The Hidden Cost of Landing Page Testing

You must be willing to suffer short-term pain during landing page testing before attaining the long-term gain of improved performance and higher conversions.

I have heard many people opine that landing page testing is a silver bullet. You pick some page elements to test, collect your data, and all of a sudden you have a better performing landing page. In fact, not all of your test plan ideas are going to make a positive impact on your conversion rate. Unfortunately, you don’t know ahead of time which of your variable values will be successful. If you did, you would not need testing in the first place.

A certain kind of mental reframing is required to give proper perspective to landing page optimization:

Each Landing Page Test Has a Cost

You must expend time and effort to set up the test, monitor data collection, and analyze results. Even if your test is successful, you still have to consider alternative marketing activities that you could have been engaged in instead of testing, and the lost opportunity cost of not doing them. In other words, if you have bigger opportunities for making an impact on your program’s profitability, attend to those first.

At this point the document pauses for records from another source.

===== src/rtl/mem_access_unit.sv =====
// Multicycle-CPU memory front end: launches fetch/load/store bus accesses and stalls the controller.
module mem_access_unit
  import mau_pkg::*;
#(
  parameter int DATA_W  = 32,
  parameter int TIMEOUT = DEFAULT_TIMEOUT
) (
  input  logic              clk,
  input  logic              reset,
  input  logic              lord,
  input  logic [DATA_W-1:0] pc,
  input  logic [DATA_W-1:0] aluout,
  input  logic [DATA_W-1:0] writedata,
  input  logic              irwrite,
  input  logic              memread,
  input  logic              memwrite,
  output logic              stall,
  output logic [DATA_W-1:0] instr,
  output logic [DATA_W-1:0] data,
  output logic [5:0]        op,
  output logic [5:0]        funct,
  output logic [1:0]        err,
  output logic              mem_valid,
  output logic              mem_we,
  output logic [DATA_W-1:0] mem_addr,
  output logic [DATA_W-1:0] mem_wdata,
  input  logic              mem_ready,
  input  logic [DATA_W-1:0] mem_rdata
);

  state_t            state;
  acc_t              kind;
  logic              cmd;
  logic              conflict;
  logic              misaligned;
  logic              expired;
  logic [DATA_W-1:0] addr;

  assign cmd        = irwrite | memread | memwrite;
  assign conflict   = memwrite & (irwrite | memread);
  assign addr       = lord ? aluout : pc;
  assign misaligned = (addr[1:0] != 2'b00);

  assign stall = (cmd && state == IDLE) || state == BUSY || state == ERR;
  assign op    = instr[31:26];
  assign funct = instr[5:0];

  mau_timer #(.TIMEOUT(TIMEOUT)) u_timer (
    .clk     (clk),
    .reset   (reset),
    .clear   (state == IDLE),
    .enable  (state == BUSY),
    .expired (expired)
  );

  always_ff @(posedge clk or negedge reset) begin
    if (!reset) begin
      state     <= IDLE;
      kind      <= ACC_FETCH;
      instr     <= '0;
      data      <= '0;
      err       <= ERR_NONE;
      mem_valid <= 1'b0;
      mem_we    <= 1'b0;
      mem_addr  <= '0;
      mem_wdata <= '0;
    end else begin
      case (state)
        IDLE: begin
          if (cmd) begin
            // Conflict outranks misalignment; neither ever reaches the bus.
            if (conflict) begin
              err   <= ERR_CONFLICT;
              state <= ERR;
            end else if (misaligned) begin
              err   <= ERR_MISALIGN;
              state <= ERR;
            end else begin
              mem_addr  <= addr;
              mem_we    <= memwrite;
              mem_wdata <= writedata;
              kind      <= memwrite ? ACC_STORE : (irwrite ? ACC_FETCH : ACC_LOAD);
              mem_valid <= 1'b1;
              state     <= BUSY;
            end
          end
        end
        BUSY: begin
          if (mem_ready) begin
            if (kind == ACC_FETCH) instr <= mem_rdata;
            if (kind == ACC_LOAD)  data  <= mem_rdata;
            mem_valid <= 1'b0;
            mem_we    <= 1'b0;
            state     <= DONE;
          end else if (expired) begin
            err       <= ERR_TIMEOUT;
            mem_valid <= 1'b0;
            mem_we    <= 1'b0;
            state     <= ERR;
          end
        end
        DONE:    state <= IDLE;
        ERR:     state <= ERR;
        default: state <= IDLE;
      endcase
    end
  end

endmodule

A Test May Not Yield Any Positive Results

It is possible that the tuning elements you have selected will not increase conversions. A few may actually make things worse and lower your conversion rate. At the end of the test, your original baseline recipe for the landing page may still remain the champion and will have bested all challengers. This is not a problem. You cannot base your testing program on the outcome of a single test. You will guess wrong a significant percentage of the time when selecting alternative variable values to test. But this should not deter you from trying. Testing is an ongoing activity. Until you have exhausted all of your meaningful ideas, you should keep trying.

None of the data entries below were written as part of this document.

`src/rtl/pulse_stretcher_if.sv`:
```
// Trigger/config/status bundle between event logic and the pulse stretcher.
// The master side drives triggers and configuration; the slave side returns pulses and status.
interface pulse_stretcher_if #(
  parameter int unsigned CHANNELS   = 8,
  parameter int unsigned CNTR_WIDTH = 16,
  parameter int unsigned MISS_WIDTH = 32
);
  logic [CHANNELS-1:0]   din;
  logic [CHANNELS-1:0]   cfg_mask;
  logic [CNTR_WIDTH-1:0] cfg_width;
  logic [CNTR_WIDTH-1:0] cfg_holdoff;
  logic                  clr_missed;
  logic [CHANNELS-1:0]   dout;
  logic [CHANNELS-1:0]   busy;
  logic [MISS_WIDTH-1:0] sts_missed;

  modport master (
    output din, cfg_mask, cfg_width, cfg_holdoff, clr_missed,
    input  dout, busy, sts_missed
  );

  modport slave (
    input  din, cfg_mask, cfg_width, cfg_holdoff, clr_missed,
    output dout, busy, sts_missed
  );
endinterface

```
`src/rtl/pulse_stretcher.sv`:
```
// Multi-channel output pulse generator: each accepted trigger yields a registered pulse of
// programmable width followed by a hold-off; triggers arriving while busy are counted as missed.
module pulse_stretcher #(
  parameter int unsigned CHANNELS   = 8,
  parameter int unsigned CNTR_WIDTH = 16,
  parameter int unsigned MISS_WIDTH = 32
) (
  input logic              aclk,
  input logic              areset,
  pulse_stretcher_if.slave bus
);

  typedef enum logic [1:0] {StIdle, StHigh, StHold} state_e;

  localparam logic [CNTR_WIDTH-1:0] CntZero = '0;
  localparam logic [CNTR_WIDTH-1:0] CntOne  = CNTR_WIDTH'(1);
  localparam int unsigned           PopW    = $clog2(CHANNELS + 1);
  localparam int unsigned           SumW    = ((MISS_WIDTH > PopW) ? MISS_WIDTH : PopW) + 1;
  localparam logic [MISS_WIDTH-1:0] MissMax = '1;

  logic [CHANNELS-1:0] pulse_vec;
  logic [CHANNELS-1:0] active_vec;
  logic [CHANNELS-1:0] miss_vec;

  for (genvar g = 0; g < CHANNELS; g++) begin : g_chan
    state_e                state_q;
    logic [CNTR_WIDTH-1:0] cnt_q;
    logic [CNTR_WIDTH-1:0] hold_q;
    logic                  pulse_q;
    logic                  active_q;
    logic                  trig;

    assign trig = bus.din[g] & bus.cfg_mask[g];

    // Width goes straight into the down-counter; hold-off is parked until the high phase ends.
    always_ff @(posedge aclk or posedge areset) begin
      if (areset) begin
        state_q  <= StIdle;
        cnt_q    <= '0;
        hold_q   <= '0;
        pulse_q  <= 1'b0;
        active_q <= 1'b0;
      end else begin
        unique case (state_q)
          StIdle: begin
            if (trig) begin
              hold_q <= bus.cfg_holdoff;
              if (bus.cfg_width != CntZero) begin
                state_q  <= StHigh;
                cnt_q    <= bus.cfg_width - CntOne;
                pulse_q  <= 1'b1;
                active_q <= 1'b1;
              end else if (bus.cfg_holdoff != CntZero) begin
                state_q  <= StHold;
                cnt_q    <= bus.cfg_holdoff - CntOne;
                active_q <= 1'b1;
              end
            end
          end
          StHigh: begin
            if (cnt_q != CntZero) begin
              cnt_q <= cnt_q - CntOne;
            end else begin
              pulse_q <= 1'b0;
              if (hold_q != CntZero) begin
                state_q <= StHold;
                cnt_q   <= hold_q - CntOne;
              end else begin
                state_q  <= StIdle;
                active_q <= 1'b0;
              end
            end
          end
          StHold: begin
            if (cnt_q != CntZero) begin
              cnt_q <= cnt_q - CntOne;
            end else begin
              state_q  <= StIdle;
              active_q <= 1'b0;
            end
          end
          default: begin
            state_q  <= StIdle;
            pulse_q  <= 1'b0;
            active_q <= 1'b0;
          end
        endcase
      end
    end

    assign pulse_vec[g]  = pulse_q;
    assign active_vec[g] = active_q;
    assign miss_vec[g]   = trig & (state_q != StIdle);
  end

  logic [PopW-1:0]       miss_cnt;
  logic [SumW-1:0]       miss_sum;
  logic [MISS_WIDTH-1:0] missed_d;
  logic [MISS_WIDTH-1:0] missed_q;

  // Sum is one bit wider than either operand so a multi-channel add cannot wrap before saturating.
  always_comb begin
    miss_cnt = '0;
    for (int unsigned i = 0; i < CHANNELS; i++) begin
      miss_cnt = miss_cnt + PopW'(miss_vec[i]);
    end
    miss_sum = SumW'(missed_q) + SumW'(miss_cnt);
    if (bus.clr_missed) begin
      missed_d = '0;
    end else if (miss_sum > SumW'(MissMax)) begin
      missed_d = MissMax;
    end else begin
      missed_d = MISS_WIDTH'(miss_sum);
    end
  end

  always_ff @(posedge aclk or posedge areset) begin
    if (areset) begin
      missed_q <= '0;
    end else begin
      missed_q <= missed_d;
    end
  end

  assign bus.dout       = pulse_vec;
  assign bus.busy       = active_vec;
  assign bus.sts_missed = missed_q;

endmodule

```
`src/flat_wrapper.sv`:
```
// flat-port wrapper written by rule: the top's interface ports become plain ports
module pulse_stretcher_flat 
#(
  parameter int unsigned CHANNELS   = 8,
  parameter int unsigned CNTR_WIDTH = 16,
  parameter int unsigned MISS_WIDTH = 32
)
  (aclk, areset, bus_din, bus_cfg_mask, bus_cfg_width, bus_cfg_holdoff, bus_clr_missed, bus_dout, bus_busy, bus_sts_missed);
  pulse_stretcher_if #(.CHANNELS(CHANNELS), .CNTR_WIDTH(CNTR_WIDTH), .MISS_WIDTH(MISS_WIDTH)) bus_i ();
  input logic aclk;
  input logic areset;
  input wire logic [$bits(bus_i.din)-1:0] bus_din;
  input wire logic [$bits(bus_i.cfg_mask)-1:0] bus_cfg_mask;
  input wire logic [$bits(bus_i.cfg_width)-1:0] bus_cfg_width;
  input wire logic [$bits(bus_i.cfg_holdoff)-1:0] bus_cfg_holdoff;
  input wire logic [$bits(bus_i.clr_missed)-1:0] bus_clr_missed;
  output wire logic [$bits(bus_i.dout)-1:0] bus_dout;
  output wire logic [$bits(bus_i.busy)-1:0] bus_busy;
  output wire logic [$bits(bus_i.sts_missed)-1:0] bus_sts_missed;
  assign bus_i.din = bus_din;
  assign bus_i.cfg_mask = bus_cfg_mask;
  assign bus_i.cfg_width = bus_cfg_width;
  assign bus_i.cfg_holdoff = bus_cfg_holdoff;
  assign bus_i.clr_missed = bus_clr_missed;
  assign bus_dout = bus_i.dout;
  assign bus_busy = bus_i.busy;
  assign bus_sts_missed = bus_i.sts_missed;
  pulse_stretcher #(.CHANNELS(CHANNELS), .CNTR_WIDTH(CNTR_WIDTH), .MISS_WIDTH(MISS_WIDTH)) u_core (.aclk(aclk), .areset(areset), .bus(bus_i));
endmodule
```
`config.mk`:
```
export PLATFORM = sky130hd
export DESIGN_NAME = pulse_stretcher_flat
export DESIGN_NICKNAME = d
export VERILOG_FILES = /design/src/rtl/pulse_stretcher_if.sv /design/src/rtl/pulse_stretcher.sv /design/src/flat_wrapper.sv
export SDC_FILE = /design/constraint.sdc
export NUM_CORES = 1
export LEC_CHECK = 0
export ABC_AREA = 1
export CORE_ASPECT_RATIO = 1.75
export CORE_MARGIN = 2
export CORE_UTILIZATION = 35
export DETAILED_ROUTE_END_ITERATION = 10
export GPL_TIMING_DRIVEN = 0
export PLACE_DENSITY = 0.56
export SLEW_MARGIN = 25
export SYNTH_ARGS = -nofsm -noshare
export SYNTH_HDL_FRONTEND = slang
export SYNTH_SLANG_ARGS = --single-unit
```
`constraint.sdc`:
```
create_clock -name aclk -period 30.1 [get_ports aclk]
set_clock_uncertainty 0.1 [all_clocks]
set_input_delay 6.02 -clock aclk [delete_from_list [all_inputs] [get_ports aclk]]
set_output_delay 6.02 -clock aclk [all_outputs]
set_load 0.01 [all_outputs]
```
* Word-level counts from Yosys, hierarchy flattened *
Cells that the tools add are included.

storage, ports and cells
  register bits = 320
  input bits = 51
  output and inout bits = 48

cells by class
  eq/ne operators = 80
  $lt $le $gt $ge = 1
  reduce and logical (&&, ||, !) cells = 82
  mux-type cells = 145
  add/subtract/negate cells = 26
  bitwise gates (word level) = 24

operators by type and width
  cell                                                                               count
  16-bit 2-to-1 mux                                                                  34
  16-bit one-hot mux with 3 select lines                                             8
  16-bit nonzero test                                                                18
  16-bit by 1-bit subtractor with 16-bit output, second input constant               18
  5-bit AND reduction                                                                16
  2-bit 2-to-1 mux                                                                   34
  32-bit 2-to-1 mux                                                                  2
  4-bit AND reduction                                                                16
  2-bit by 1-bit inequality test with 1-bit output, second input constant            24
  2-bit inequality test, second input constant                                       24
  3-bit by 1-bit inequality test with 1-bit output, second input constant            16
  1-bit one-hot mux with 3 select lines                                              16
  2-bit one-hot mux with 3 select lines                                              8
  1-bit 2-to-1 mux                                                                   43
  32-bit by 4-bit adder with 33-bit output                                           1
  33-bit by 32-bit greater-than comparator with 1-bit output, second input constant  1
  4-bit by 1-bit adder with 4-bit output                                             6
  3-bit nonzero test                                                                 8
  1-bit AND                                                                          16
  2-bit by 1-bit equality test with 1-bit output, second input constant              8
  2-bit equality test, second input constant                                         8
  2-bit zero test                                                                    8
  2-bit AND reduction                                                                8
  2-bit nonzero test                                                                 8
  2 further kinds                                                                    9

* Longest topological paths before layout *
  word-level depth = 13
  gate-level depth with buffers = 26
  mapped depth without buffers = 25

* Least setup slack after synthesis *
No wires, ideal clock.

  kind = input -> register
  start point = in bus_din[0]
  end point = reg u_core.missed_q[30] (netlist: u_core.bus.sts_missed[30])
  data required time = 29.864 ns
  library setup time = 0.136 ns
  arrival time = 9.798 ns
  buffers on the path = 0
  path slack = 20.066 ns
  cell stages on the path = 21
  cells stage by stage = nand2_1 -> nor2_1 -> ha_1 -> inv_1 -> fa_1 -> fa_1 -> inv_1 -> fa_1 -> inv_1 -> fa_1 -> inv_1 -> fa_1 -> nand3_1 -> nand2_1 -> nand2_1 -> nor2_1 -> nand2_1 -> nor4_1 -> nand2_1 -> xor2_1 -> a21oi_1

on the way
  longest elaborated chain between the ends = 13

RTL lines
  item                                                        line                    RTL
  start, declared                                             flat_wrapper.sv:12      input wire logic [$bits(bus_i.din)-1:0] bus_din;
  1-bit AND (*)                                               pulse_stretcher.sv:33   assign trig = bus.din[g] & bus.cfg_mask[g];
  1-bit AND (*)                                               pulse_stretcher.sv:93   assign miss_vec[g] = trig & (state_q != StIdle);
  1-bit by 1-bit adder with 2-bit output (*)                  pulse_stretcher.sv:105  miss_cnt = miss_cnt + PopW'(miss_vec[i]);
  4-bit by 1-bit adder with 4-bit output (*) (6 in a row)     pulse_stretcher.sv:105
  32-bit by 4-bit adder with 33-bit output (*)                pulse_stretcher.sv:107  miss_sum = SumW'(missed_q) + SumW'(miss_cnt);
  33-bit by 32-bit greater-than comparator with 1-bit output  pulse_stretcher.sv:110  end else if (miss_sum > SumW'(MissMax)) begin
  32-bit 2-to-1 mux (*)                                       pulse_stretcher.sv:110
  32-bit 2-to-1 mux (*)                                       pulse_stretcher.sv:108  if (bus.clr_missed) begin
  via u_core.missed_d[30]                                     pulse_stretcher.sv:98   logic [MISS_WIDTH-1:0] missed_d;
  end signal, assigned                                        pulse_stretcher.sv:121  missed_q <= missed_d;
  end, declared                                               pulse_stretcher.sv:99   logic [MISS_WIDTH-1:0] missed_q;

Mark *: on every way through the listed nets, which the timed path passes. The rest lies on a longest branch.
A chain may end at the register's enable or synchronous reset.

* Worst setup path in the final report *
Same ends and word-level chain as after synthesis.

==> flow_summary_export.csv <==
group,metric,value,unit
yosys,yosysWarnings,0,
power_and_ir_drop,vdd_drop_max,0.0358,mV
place,dpl_cell_area,24800,um^2
finish,diodes,0,
floorplan,pin_count,99,
finish,final_cell_count_no_fill,4211,
clocking,cts_tree,"built",
clocking,clkSlewWorstSetupHoldPaths,70,ps
grt,grt_overflow,0,
sta,tns,0,ps
grt,grt_first_pass_wirelength,129000,um
clocking,clockRootBuffer,"clkbuf_16",
power_and_ir_drop,power.density,65.3,nW/um^2
sta,rsz0062_at_grt,"false",
route,wire_per_inst,20.3,um
yosys,yosysSeqAreaShare,35.4,%
clocking,clkLatencyLatePin,560,ps
yosys,async_flop_share,100,%
sta,hold_viol,0,
grt,antenna_found_initial,3,
grt,grt_max_degree,84,
worst_setup_path,worstPathArrival,11470,ps
yosys,synth.avg_cell_area,7.00,um^2
clocking,postCtsSetupRepairBufs,0,
route,route.vias.total,22400,
place,dp_hpwl,64200,um
sta,finalSetupViolations,0,
sta,post-route-period-util,37.1,%
grt,grt_usage,25.5,%
floorplan,core,64200,um^2
floorplan,die_y,340,um
grt,grt_pass1_vias,22300,
floorplan,die-area,66800,um^2
clocking,cts_buffers,35,
place,io_buffers,97,
yosys,yosysTopAreaCellShare,35.4,%
clocking,cts_max_level,2,
sta,hold_slack,383,ps
floorplan,initial_utilization,35.3,%
worst_setup_path,startpoint_type,"input pin",
power_and_ir_drop,leakage,0.0122,uW
yosys,ys_types,58,
clocking,holdBufCountCts,0,
worst_setup_path,end_kind,"register",
clocking,cts_sinks,320,
yosys,yosys-top-cells-area,"dfrtp_1 (35%), nand2_1 (12%), o21ai_0 (7.0%)",
place,gp_congestion,0.963,
worst_setup_path,crit_type,"input pin to register",
yosys,synth_seq_cells,320,
floorplan,fp-row-count,123,
clocking,cts_resized,0,
yosys,syn_area,22600,um^2
yosys,synth_edf_count,0,
sta,maxSlewHeadroom,23.6,%
yosys,synth_most_common_cell,"nand2_1",
sta,period_needed,11150,ps
sta,tightest_slew,1140,ps
yosys,ys.flop_type,"dfrtp_1",
finish,area_delta_synth_final,14.6,%
route,wirelength,85300,um
route,drt_iter0_markers,1856,
yosys,synth_commonest_cells,"nand2_1 (715), nor2_1 (414), inv_1 (356)",
clocking,clk_path_buf_depth,3,
worst_setup_path,critPathRequiredTime,30420,ps
outcome,outcome,"finished clean",
power_and_ir_drop,power.total,1690,uW
hold_path,hold_path.class,"register to register",
yosys,synth.largest_area_cell,"dfrtp_1",
flow_run,drv_cap,0,
route,drcViolationCount,0,
finish,layout.nets,3491,
floorplan,die_w,196,um
route,vias_per_cell,5.32,
yosys,syn_nets,3351,
finish,post-route-cell-area,25900,um^2
yosys,synthCells,3233,
sta,max_freq,89.7,MHz
route,ant_nets,0,
worst_setup_path,crit_fanout,3,
route,firstDrtPassIters,6,
finish,drive_gt1_share,6.21,%
place,dpl.cell_count,4148,
sta,slew_violations,0,
==> layout make-up <==
cell class | count | area, um^2
clock buffers | 50 | 1020
plain buffers | 102 | 541
multi-input cells | 2438 | 12700
fillers | 6756 | 38200
clock inverters | 13 | 160
inverters | 373 | 1410
repair buffers | 103 | 1100
well taps | 812 | 1020
flip-flops and latches | 320 | 8010
==> report_power, final <==
part | internal, uW | total (uW) | switching, uW
Sequential | 508 | 594 | 86.3
Combinational | 223 | 638 | 415
Clock | 265 | 461 | 197
Total | 996 | 1690 | 698
==> sequential cells by signal (all words and copies together), names as in the netlist <==
| name | flops |
|---|---|
| u_core.g_chan.cnt_q | 128 |
| u_core.g_chan.hold_q | 128 |
| u_core.bus.sts_missed | 32 |
| u_core.g_chan.state_q | 16 |
| u_core.g_chan.active_q | 8 |
| u_core.g_chan.pulse_q | 8 |
==> worst paths after layout <==
path | from | to | slack, ps | depth (start not counted)
max in group asynchronous | areset | u_core.g_chan[2].cnt_q[6]$_DFFE_PP0P_ | 22740 | 5
hold reg to reg | u_core.g_chan[2].pulse_q$_DFFE_PP0P_ | u_core.g_chan[2].pulse_q$_DFFE_PP0P_ | 380 | 2
hold / removal | u_core.g_chan[2].pulse_q$_DFFE_PP0P_ | u_core.g_chan[2].pulse_q$_DFFE_PP0P_ | 380 | 2
setup reg to reg | u_core.g_chan[0].state_q[0]$_DFFE_PP0P_ | u_core.bus.sts_missed[30]$_DFF_PP0_ | 24210 | 22
min in group asynchronous | areset | u_core.g_chan[7].cnt_q[5]$_DFFE_PP0P_ | 5740 | 2
setup / recovery | bus_din[0] | u_core.bus.sts_missed[30]$_DFF_PP0_ | 18950 | 22
==> kinds of logic (layout without fill, tap and decap cells) <==
| logic type | after synthesis | after routing | synth area share, % |
|---|---|---|---|
| compound gates | 609 | 609 | 15.1 |
| buf+inv | 475 | 641 | 8.58 |
| xor+xnor | 158 | 158 | 6.11 |
| simple gates | 1604 | 1604 | 31.0 |
| fa+ha+maj | 67 | 67 | 3.87 |
| flops | 320 | 320 | 35.4 |
==> routing by layer <==
layer / share of wire, % / vias to the layer above / GRT usage, %
li1: - / 10900 / -
met1: 38 / 10600 / 27.9
met2: 50 / 653 / 46.0
met3: 4.4 / 236 / 3.00
met4: 7.4 / 6 / 16.8
met5: 0.054 / - / 0
==> metrics by stage <==
step | util, % | setup WS (ps)
6_report | 40.4 | 18950
2_1_floorplan | - | 15120
3_3_place_gp | 38.4 | 10200
4_1_cts | 40.4 | 18890
3_5_place_dp | 38.6 | 18310
5_1_grt | 40.4 | 18690
==> critical path, cell delays in order <==
cell and delay (ps):
clkdlybuf4s50_1 480, nand2_1 70, nor2_1 450, ha_1 340
inv_1 140, fa_1 450, fa_1 550, inv_1 50
fa_1 430, inv_1 80, fa_1 400, inv_1 110
fa_1 230, nand3_1 120, nand2_1 110, nand2_1 90
nor2_1 220, nand2_1 190, nor4_1 550, nand2_1 160
xor2_1 170, a21oi_1 80
==> cells in the final DEF (no fill, tap or decap), drive strengths merged, types with 62 or more instances in the layout <==
| cell | n |
|---|---|
| nand2 | 742 |
| ha | 62 |
| nor2 | 435 |
| a21oi | 119 |
| xor2 | 110 |
| inv | 370 |
| clkbuf | 102 |
| nand3 | 257 |
| dfrtp | 320 |
| nor3 | 66 |
| o21ai | 358 |
| clkdlybuf4s50 | 97 |
Power figures use the tool's default switching activity.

However, it is likely that you will see a law of diminishing returns if you continue to tune the same page over and over. Chances are you will get your biggest gains during early tests, because at that point your landing page is in its worst shape and your ideas are most numerous and original. During subsequent tests, you will probably be tinkering with smaller refinements that are not as likely to produce dramatic conversion improvements. So you have to soberly evaluate whether another test on the same page is warranted.

Performance May Drop During a Test But Still Lead to Positive Results

It is possible that the mix of alternative recipes you are testing will perform worse than the baseline recipe. Often some of your variable values are worse than their baseline counterparts while others are better, creating a sampled blend of recipes that has lower overall conversion. As a result, you will see an often significant drop in revenues early in your test.

Don’t panic or abort your test. Have the self-discipline to collect data with high statistical confidence.

If some variable values or recipes continue to underperform, you can eliminate them from your testing mix. Eventually, after several experiments (or follow-up test runs), you should be able to cut out the poor performers and focus on what’s working the best. This may get you into positive territory (where your final challenger recipes perform better than the original baseline).

In one particular series of landing page tests that my firm ran, we started out with all of the possible recipes that we were considering. The resulting mix initially performed 19 percent poorer than the baseline. Had we ended the program at this point, we would have thought that we did not find anything better than the baseline. However, over several additional test runs we zeroed in on successively better performing recipes, and were eventually able to identify a challenger recipe that performed 27 percent better than the baseline in the final head-to-head test.

However, all is not rosy simply because of the positive outcome. The shaded portion of the graph below the “0%” line is proportional to the lost revenues during the data collection period, and the shaded portion above that line constitutes extra revenues collected during the test as a result of improved performance. As you can see, lost revenue is greater than the extra revenue, indicating that there was a net loss of revenue during the test. But this is okay because the new and improved landing page will presumably continue to outperform the original for a very long time. So the company will recoup the difference and then accrue additional extra revenues going forward.

There’s No Free Lunch

You must be willing to suffer short-term pain during landing page testing in order to attain the long-term gain of improved performance and higher conversions.